Adding whitelist can limit developer possibilities. In my case i have mediaplayer addon that's supports direct links. Players can host their media stuff on own vds or use some non-popular filehosting. How i supposed to add every one of them to whitelist? Devs/server owners can have access to your ip without WebSurface, but doesn't mean its a bad thing. That's how this game works.

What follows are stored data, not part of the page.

$ cat config.mk
export PLATFORM = sky130hd
export DESIGN_NAME = fpsd_back
export DESIGN_NICKNAME = d
export VERILOG_FILES = /design/src/hw/rtl/fpsd_pkg.sv /design/src/hw/rtl/fpsd_back.sv
export SDC_FILE = /design/constraint.sdc
export NUM_CORES = 1
export LEC_CHECK = 0
export ABC_AREA = 1
export ABC_CLOCK_PERIOD_IN_PS = 3100
export BUFFER_PORTS_ARGS = -buffer_cell sky130_fd_sc_hd__buf_2
export CAP_MARGIN = 20
export CORE_MARGIN = 3
export CORE_UTILIZATION = 44
export DETAILED_ROUTE_END_ITERATION = 7
export PLACE_DENSITY = 0.78
export SKIP_CTS_REPAIR_TIMING = 1
export SLEW_MARGIN = 20
export SYNTH_ARGS = -nofsm -noshare
export SYNTH_HDL_FRONTEND = slang
export SYNTH_SLANG_ARGS = --single-unit
$ cat constraint.sdc
create_clock -name clock -period 3.1 [get_ports clock]
set_input_delay 0.465 -clock clock [delete_from_list [all_inputs] [get_ports clock]]
set_output_delay 0.465 -clock clock [all_outputs]
set_load 0.02 [all_outputs]
==> config.mk <==
export PLATFORM = sky130hd
export DESIGN_NAME = dpcc_dump
export DESIGN_NICKNAME = d
export VERILOG_FILES = /design/src/hw/rtl/dpcc_pkg.sv /design/src/hw/rtl/dpcc_dump.sv
export SDC_FILE = /design/constraint.sdc
export NUM_CORES = 1
export LEC_CHECK = 0
export BUFFER_PORTS_ARGS = -buffer_cell sky130_fd_sc_hd__buf_4
export CAP_MARGIN = 20
export CORE_AREA = 3 3 191 193
export DETAILED_ROUTE_END_ITERATION = 6
export DIE_AREA = 0 0 194 196
export GPL_TIMING_DRIVEN = 0
export PLACE_DENSITY = 0.65
export SYNTH_ARGS = -nofsm -noshare
export SYNTH_HDL_FRONTEND = slang
export SYNTH_SLANG_ARGS = --single-unit
==> constraint.sdc <==
create_clock -name clk -period 3.35 [get_ports clk]
set_input_delay 0.67 -clock clk [delete_from_list [all_inputs] [get_ports clk]]
set_output_delay 0.67 -clock clk [all_outputs]
set_load 0.05 [all_outputs]
==> src/hw/rtl/dpcc_pkg.sv <==
// dpcc_pkg: shared types and constants for the dual-polarization cross-correlator
// no dependencies; imported by every module of the block
package dpcc_pkg;

  localparam int FIELD_BITS = 16;  // width of one sample field on the input bus
  localparam int NUM_FIELDS = 8;   // sample fields per input transfer
  localparam int NUM_POL    = 4;   // polarization products per station pair

  // polarization pair code, also the result order of a dump
  typedef enum logic [1:0] {
    POL_XX = 2'd0,
    POL_XY = 2'd1,
    POL_YX = 2'd2,
    POL_YY = 2'd3
  } pol_t;

  // pipeline control seen by the accumulator stage
  typedef struct packed {
    logic adv;    // pipeline moves this cycle
    logic valid;  // product stage holds an item
    logic last;   // that item closes the integration
  } pipe_ctl_t;

endpackage
<file path="config.mk">
export PLATFORM = sky130hd
export DESIGN_NAME = dpcc_acc
export DESIGN_NICKNAME = d
export VERILOG_FILES = /design/src/hw/rtl/dpcc_pkg.sv /design/src/hw/rtl/dpcc_acc.sv
export SDC_FILE = /design/constraint.sdc
export NUM_CORES = 1
export LEC_CHECK = 0
export ABC_AREA = 1
export BUFFER_PORTS_ARGS = -buffer_cell sky130_fd_sc_hd__clkbuf_2
export CORE_AREA = 3 3 124 126
export CTS_CLUSTER_DIAMETER = 120
export DETAILED_ROUTE_END_ITERATION = 10
export DIE_AREA = 0 0 127 129
export GPL_TIMING_DRIVEN = 0
export MAX_ROUTING_LAYER = met4
export SYNTH_ARGS = -nofsm -noshare
export SYNTH_HDL_FRONTEND = slang
export SYNTH_SLANG_ARGS = --single-unit
</file>
<file path="constraint.sdc">
create_clock -name clk -period 2.8 [get_ports clk]
set_input_delay 0 -clock clk [delete_from_list [all_inputs] [get_ports clk]]
set_output_delay 0 -clock clk [all_outputs]
set_load 0.02 [all_outputs]
</file>
<file path="src/hw/rtl/dpcc_pkg.sv">
// dpcc_pkg: shared types and constants for the dual-polarization cross-correlator
// no dependencies; imported by every module of the block
package dpcc_pkg;

  localparam int FIELD_BITS = 16;  // width of one sample field on the input bus
  localparam int NUM_FIELDS = 8;   // sample fields per input transfer
  localparam int NUM_POL    = 4;   // polarization products per station pair

  // polarization pair code, also the result order of a dump
  typedef enum logic [1:0] {
    POL_XX = 2'd0,
    POL_XY = 2'd1,
    POL_YX = 2'd2,
    POL_YY = 2'd3
  } pol_t;

  // pipeline control seen by the accumulator stage
  typedef struct packed {
    logic adv;    // pipeline moves this cycle
    logic valid;  // product stage holds an item
    logic last;   // that item closes the integration
  } pipe_ctl_t;

endpackage

</file>
<file path="src/hw/rtl/dpcc_acc.sv">
// dpcc_acc: one saturating accumulator, cleared after an integration closes
// depends on dpcc_pkg
module dpcc_acc #(
  parameter int ACC_BITS  = 48,
  parameter int PROD_BITS = 33
) (
  input  logic                       clk,
  input  logic                       rst_n,
  input  dpcc_pkg::pipe_ctl_t        ctl,
  input  logic [PROD_BITS-1:0]       prod,
  output logic [ACC_BITS-1:0]        sat_sum
);
  import dpcc_pkg::*;

  localparam int SUM_BITS = ((ACC_BITS > PROD_BITS) ? ACC_BITS : PROD_BITS) + 1;
  localparam int TOP_BITS = SUM_BITS - ACC_BITS + 1;

  logic signed [ACC_BITS-1:0] acc_r;
  logic signed [ACC_BITS-1:0] acc_nxt;
  logic signed [SUM_BITS-1:0] sum;
  logic                       ovf;
  logic [ACC_BITS-1:0]        sat_val;

  assign sum = SUM_BITS'(acc_r) + SUM_BITS'($signed(prod));

  // out of range when the bits above the acc sign bit disagree with it
  assign ovf = (sum[SUM_BITS-1:ACC_BITS-1] != {TOP_BITS{sum[SUM_BITS-1]}});

  always_comb begin
    if (!ovf) begin
      sat_val = sum[ACC_BITS-1:0];
    end else if (sum[SUM_BITS-1]) begin
      sat_val = {1'b1, {(ACC_BITS-1){1'b0}}};
    end else begin
      sat_val = {1'b0, {(ACC_BITS-1){1'b1}}};
    end
  end

  assign sat_sum = sat_val;

  always_comb begin
    acc_nxt = acc_r;
    if (ctl.adv && ctl.valid) begin
      acc_nxt = ctl.last ? '0 : $signed(sat_val);
    end
  end

  always_ff @(posedge clk) begin
    if (!rst_n) begin
      acc_r <= '0;
    end else begin
      acc_r <= acc_nxt;
    end
  end

endmodule

</file>
==> results.md <==
* Status: completed
* Pwr Density at 363 mW/mm2
* Largest register by flop count: acc_r
* Leading registers by flop count: acc_r (48)
* DRC at 0
* Ports at 86
* Post-layout util at 59.4%
* Clock latency on the worst-skew pair at 300 ps
* Top cell type by total area after synthesis: nand2_1
* Setup crit start kind: register
* Total Die Area at 0.0164 mm2
* WP data arrival at 2800 ps
* Leakage at 4.12 nW
* Fillers at 1469
* Area delta synth->final at 32.6%
* Dpl ws at -399 ps
* CP max stage delay at 360 ps
* Clk sinks at 48
* Worst-path fanout max at 3
* Number of buffers created by CTS at 5
* Adder-Cell Fraction of Synth Area at 9.61%
* CP Capture Type: primary output
* First-pass GRT wire length at 34500 um
* Starting Density at 44.8%
* Reg-to-reg slack, setup at 70 ps
* Async S/R FF share, synth at 0%
* Clk slew on worst S/H paths at 70 ps
* Post-synth EDFFs at 0
* Total area of sequential cells at 966 um2
* Iter 0 DRT Violations at 404
* Wire per inst at 16.3 um
* Post-synth top area share at 21.9%
* Syn avg cell area at 6.01 um2
* Die X at 127 um
* Row cnt at 44
* Switch share at 43.8%
* Synth Area in Simple Gates at 44.4%
* Final min period at 2800 ps
* ANT nets after route at 0
* Yosys cell types at 37
* Initial antenna violation count at 0
* Chip height at 129 um
* Max_cap viols at 0
* Pre-antenna DRT Iters at 5
* Final Hold Fails at 0
* Multi-input gate area at 0.00564 mm2
* Total negative setup slack at 0 ps
* Hold Crit Class: in2reg
* Vias in the first global route at 6622
* Routed vias at 7202
* Placer Congestion at 0.997
* Compound-gate portion of the synthesized area at 15.6%
* Root buf cell: clkbuf_16
* Post-synthesis sequential area ratio at 14.9%
* Clock Path Buffers at 2
* Req. time, crit path at 2800 ps
* Port buffer count at 85
* CTS tree: yes
* Nets at 1285
* Synth Warn # at 0
* Syn Inst Count at 1075
* Gr usage total at 27.2%
* Type of the worst setup path: reg2out
* Post-synthesis register bit count at 48
* Clock power frac at 20.8%
* Critical path cell sequence: ha_4, inv_2, fa_2, inv_2, buf_4, buf_4, nand2_1, o211ai_1, nand3_1, nand3b_1, nand2_1, nand3b_1, nand3_1, nand2_4, clkbuf_2
* Area contributors post-synth: nand2_1, dfxtp_1, ha_1, inv_1, a21oi_1
* Seq pwr share at 23.9%
* Least-Margin Pin Slew at 926 ps
* Critical-path top delay cell: fa_2
* DP HPWL at 17700 um
* Logic pwr share at 55.3%
* Largest register FFs at 48
* Diode count at 0
* Final worst slack at 3.54 ps
* Largest net degree at the start of global routing at 17
* Synthesized Nets at 1162
* Max Freq at 358 MHz
* Core Region at 0.0144 mm2
* Largest family of logic cells by synthesized area: simple AND/OR/NAND/NOR gates
* Switch Pwr at 0.00136 W
* Number of setup violations in the final report at 0
* Part of the cycle the worst path needs at 99.9%
* Mux share of post-synthesis cell area at 0%
* XOR/XNOR share of the synthesized area at 4.34%
* Synth Cell Area at 0.00646 mm2
* RSZ-0062 raised after global routing: true
* Via-to-Cell Ratio at 5.21
* Largest vdd supply drop at 206 uV
* GRT overflow at 0
* Placed cell areas at 0.00711 mm2
* Final Cell Area at 0.00857 mm2
* Drt total wl at 22500 um
* Ratio of cells with drive above 1 in the final layout at 32.1%
* CTS HTree Levels at 2
* Final worst clock skew at 5.32 ps
* Most used DFF post-synth: dfxtp_1
* P_int at 0.00175 W
* Fin. max-slew vios at 0
* Max_slew headroom at 38.3%
==> metrics by stage <==
step	cells	total power (W)	hold WS, ps
final	1383	0.00311	171
after CTS	1371	0.00290	174
after global routing	1383	0.00328	197
after floorplan	1075	0.00176	312
after global placement	1344	0.00213	457
after detailed placement	1344	0.00214	462
==> cell usage after synthesis (4+ instances only) <==
cell,n
a21oi_1,70
a21oi_2,33
buf_4,5
clkbuf_1,10
dfxtp_1,48
ha_1,48
inv_1,134
inv_2,11
nand2_1,377
nand2_2,45
nand2_4,31
nand3_1,34
nand3b_1,4
nand4_1,20
nor2_1,76
nor2_2,12
nor3_1,11
o21ai_0,22
o21ai_2,10
o21bai_1,16
xnor2_1,9
xor2_1,23
==> layout by cell type (no fill, tap or decap), types with 3 or more instances in the layout <==
cell       netlist  final
nor3_1          11     11
clkbuf_4         1      3
a21oi_1         70     57
nand3_2          2      3
ha_4             0     43
o21ai_2         10      4
xnor2_1          9      9
clkbuf_1        10     12
nand2_1        377    352
inv_2           11     13
nand2_4         31     38
clkbuf_8         0      4
ha_1            48      3
inv_1          134    132
a21oi_2         33     43
xor2_1          23     23
o21bai_1        16     16
nand3_1         34     33
nand2_2         45     63
nand4_1         20     20
a21oi_4          0      3
nor2_2          12     11
o21ai_0         22     20
dfxtp_2          0      4
clkbuf_16        0      6
buf_6            2     13
nor2_1          76     68
buf_12           3      5
dfxtp_1         48     44
nor2_4           2     11
buf_4            5     33
o21ai_4          0      8
nand3b_1         4      4
clkbuf_2         0     67
==> path summary, 6_finish.rpt <==
kind	end	startpoint	cells past startpoint
min	acc_r[10]	ctl[0]	5
max reg2reg	acc_r[33]	acc_r[0]	20
min reg2reg	acc_r[2]	acc_r[2]	2
max	sat_sum[38]	acc_r[0]	15
==> critical path: cells and delay by family (launching register included) <==
| kind | cells | cell delay [ps] |
|---|---|---|
| AO/OA/AOI/OAI | 1 | 230 |
| AND/OR/NAND/NOR | 7 | 930 |
| buffers and inverters | 5 | 490 |
| adder cells (fa/ha/maj) | 2 | 490 |
| flip-flops | 1 | 350 |
==> timing repair <==
item | 4_1_cts | 5_1_grt
setup buffers | 17 | 11
hold buffers | 0 | 0
resized for setup | 56 | 145
gates cloned | 2 | 1
pin swaps | 6 | 19
setup endpoints to repair | 95 | 57
==> metal layers <==
layer / vias to the layer above / wire (um) / track usage (%)
met5: - / 0 / -
met4: 0 / 620 / 8.58
met3: 48 / 1410 / 4.69
met2: 231 / 9980 / 41.4
met1: 3278 / 10500 / 36.9
li1: 3645 / - / -
==> kinds of logic after synthesis <==
logic type	after synthesis
AOI/OAI and AO/OA	158
xor gates and xnor gates	32
adders and majority gates	49
buffers and inverters	169
DFF	48
and+or+nand+nor	619
==> power by group through the flow <==
stage / Clock, W / Combinational, W / Sequential (W)
floorplan: 0 / 0.00102 / 0.000741
global placement: 0 / 0.00139 / 0.000746
detailed placement: 0 / 0.00139 / 0.000746
CTS: 0.000659 / 0.00151 / 0.000733
global route: 0.000680 / 0.00185 / 0.000746
finish: 0.000646 / 0.00172 / 0.000743
==> final cells by class <==
class	count	share of cell area, %
multi-input cells	858	65.8
flip-flops and latches	48	11.3
repair buffers	116	9.63
inverters	145	6.35
well taps	184	2.69
plain buffers	24	2.53
clock buffers	8	1.71
No activity file was read; power rests on OpenSTA's default activity.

If dev adding porn links to game or an addon/breaking any other rules - you can report it on asset party, that's how it should work. Otherwise i guess its players on your server you can ban.

[Phyremaster]

Potential vulnerabilities:

• IP grabbing: This is a necessary step in anything involving the Internet. Not a vulnerability.
• Phishing: Just as feasible as anywhere else on the Internet. Be cautious of untrusted gamemodes = be cautious of untrusted links. Not a vulnerability, unless you consider all Internet browsers vulnerable.
• Other illicit sites: That's... just breaking the content rules... which you can do without WebSurfaces... Not a vulnerability.
• RCE: If possible, it should remain trapped in S&box's... sandbox. If that can be broken, it would be far easier to just make a malicious game, no need for a WebSurface. A vulnerability, but only hypothetically, and an unrelated one anyway.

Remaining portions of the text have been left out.